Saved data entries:
+--

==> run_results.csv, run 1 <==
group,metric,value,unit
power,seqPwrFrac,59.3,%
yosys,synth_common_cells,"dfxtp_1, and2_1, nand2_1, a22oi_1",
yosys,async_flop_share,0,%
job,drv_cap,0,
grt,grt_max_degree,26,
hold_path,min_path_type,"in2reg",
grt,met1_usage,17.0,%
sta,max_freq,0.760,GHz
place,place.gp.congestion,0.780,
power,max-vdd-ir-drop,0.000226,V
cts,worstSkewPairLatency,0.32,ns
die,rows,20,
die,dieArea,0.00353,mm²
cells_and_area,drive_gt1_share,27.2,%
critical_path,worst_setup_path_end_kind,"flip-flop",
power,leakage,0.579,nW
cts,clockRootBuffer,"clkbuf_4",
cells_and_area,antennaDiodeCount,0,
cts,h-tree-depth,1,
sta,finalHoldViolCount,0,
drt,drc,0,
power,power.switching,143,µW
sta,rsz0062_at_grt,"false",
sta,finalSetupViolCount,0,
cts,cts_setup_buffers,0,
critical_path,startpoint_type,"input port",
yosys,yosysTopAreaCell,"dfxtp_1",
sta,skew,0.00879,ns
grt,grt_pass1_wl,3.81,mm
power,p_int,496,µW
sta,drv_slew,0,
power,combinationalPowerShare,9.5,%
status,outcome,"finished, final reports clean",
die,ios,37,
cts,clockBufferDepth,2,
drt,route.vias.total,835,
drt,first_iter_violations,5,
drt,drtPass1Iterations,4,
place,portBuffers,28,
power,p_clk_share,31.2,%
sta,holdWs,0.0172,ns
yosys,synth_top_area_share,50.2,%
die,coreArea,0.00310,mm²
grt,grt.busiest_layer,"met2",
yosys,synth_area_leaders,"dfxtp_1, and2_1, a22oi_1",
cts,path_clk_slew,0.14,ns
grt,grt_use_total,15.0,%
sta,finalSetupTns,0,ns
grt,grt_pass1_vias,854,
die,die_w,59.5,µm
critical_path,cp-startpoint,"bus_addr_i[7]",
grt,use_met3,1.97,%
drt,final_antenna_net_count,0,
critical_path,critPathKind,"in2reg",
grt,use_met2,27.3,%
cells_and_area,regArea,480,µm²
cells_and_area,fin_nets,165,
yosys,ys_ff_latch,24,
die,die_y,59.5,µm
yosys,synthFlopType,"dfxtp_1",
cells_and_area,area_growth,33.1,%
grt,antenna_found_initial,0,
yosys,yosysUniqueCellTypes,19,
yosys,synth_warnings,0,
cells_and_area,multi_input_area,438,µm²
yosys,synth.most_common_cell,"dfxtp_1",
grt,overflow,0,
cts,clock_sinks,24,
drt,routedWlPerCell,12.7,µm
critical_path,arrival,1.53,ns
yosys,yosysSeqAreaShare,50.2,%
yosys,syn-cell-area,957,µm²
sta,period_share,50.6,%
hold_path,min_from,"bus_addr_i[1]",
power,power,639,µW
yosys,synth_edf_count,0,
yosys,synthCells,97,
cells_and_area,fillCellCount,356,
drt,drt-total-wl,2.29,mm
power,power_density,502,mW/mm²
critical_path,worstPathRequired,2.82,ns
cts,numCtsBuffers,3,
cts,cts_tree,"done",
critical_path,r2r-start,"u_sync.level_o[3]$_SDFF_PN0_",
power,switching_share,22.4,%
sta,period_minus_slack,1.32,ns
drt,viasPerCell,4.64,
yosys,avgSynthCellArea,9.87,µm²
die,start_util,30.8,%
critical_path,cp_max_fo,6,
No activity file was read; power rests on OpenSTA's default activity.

+--

### [Exercise objective]
All of the data must be returned exactly.

### [Your solution]
==> run_results.csv, run 1 <==
group,metric,value,unit
power,seqPwrFrac,59.3,%
yosys,synth_common_cells,"dfxtp_1, and2_1, nand2_1, a22oi_1",
yosys,async_flop_share,0,%
job,drv_cap,0,
grt,grt_max_degree,26,
hold_path,min_path_type,"in2reg",
grt,met1_usage,17.0,%
sta,max_freq,0.760,GHz
place,place.gp.congestion,0.780,
power,max-vdd-ir-drop,0.000226,V
cts,worstSkewPairLatency,0.32,ns
die,rows,20,
die,dieArea,0.00353,mm²
cells_and_area,drive_gt1_share,27.2,%
critical_path,worst_setup_path_end_kind,"flip-flop",
power,leakage,0.579,nW
cts,clockRootBuffer,"clkbuf_4",
cells_and_area,antennaDiodeCount,0,
cts,h-tree-depth,1,
sta,finalHoldViolCount,0,
drt,drc,0,
power,power.switching,143,µW
sta,rsz0062_at_grt,"false",
sta,finalSetupViolCount,0,
cts,cts_setup_buffers,0,
critical_path,startpoint_type,"input port",
yosys,yosysTopAreaCell,"dfxtp_1",
sta,skew,0.00879,ns
grt,grt_pass1_wl,3.81,mm
power,p_int,496,µW
sta,drv_slew,0,
power,combinationalPowerShare,9.5,%
status,outcome,"finished, final reports clean",
die,ios,37,
cts,clockBufferDepth,2,
drt,route.vias.total,835,
drt,first_iter_violations,5,
drt,drtPass1Iterations,4,
place,portBuffers,28,
power,p_clk_share,31.2,%
sta,holdWs,0.0172,ns
yosys,synth_top_area_share,50.2,%
die,coreArea,0.00310,mm²
grt,grt.busiest_layer,"met2",
yosys,synth_area_leaders,"dfxtp_1, and2_1, a22oi_1",
cts,path_clk_slew,0.14,ns
grt,grt_use_total,15.0,%
sta,finalSetupTns,0,ns
grt,grt_pass1_vias,854,
die,die_w,59.5,µm
critical_path,cp-startpoint,"bus_addr_i[7]",
grt,use_met3,1.97,%
drt,final_antenna_net_count,0,
critical_path,critPathKind,"in2reg",
grt,use_met2,27.3,%
cells_and_area,regArea,480,µm²
cells_and_area,fin_nets,165,
yosys,ys_ff_latch,24,
die,die_y,59.5,µm
yosys,synthFlopType,"dfxtp_1",
cells_and_area,area_growth,33.1,%
grt,antenna_found_initial,0,
yosys,yosysUniqueCellTypes,19,
yosys,synth_warnings,0,
cells_and_area,multi_input_area,438,µm²
yosys,synth.most_common_cell,"dfxtp_1",
grt,overflow,0,
cts,clock_sinks,24,
drt,routedWlPerCell,12.7,µm
critical_path,arrival,1.53,ns
yosys,yosysSeqAreaShare,50.2,%
yosys,syn-cell-area,957,µm²
sta,period_share,50.6,%
hold_path,min_from,"bus_addr_i[1]",
power,power,639,µW
yosys,synth_edf_count,0,
yosys,synthCells,97,
cells_and_area,fillCellCount,356,
drt,drt-total-wl,2.29,mm
power,power_density,502,mW/mm²
critical_path,worstPathRequired,2.82,ns
cts,numCtsBuffers,3,
cts,cts_tree,"done",
critical_path,r2r-start,"u_sync.level_o[3]$_SDFF_PN0_",
power,switching_share,22.4,%
sta,period_minus_slack,1.32,ns
drt,viasPerCell,4.64,
yosys,avgSynthCellArea,9.87,µm²
die,start_util,30.8,%
critical_path,cp_max_fo,6,
No activity file was read; power rests on OpenSTA's default activity.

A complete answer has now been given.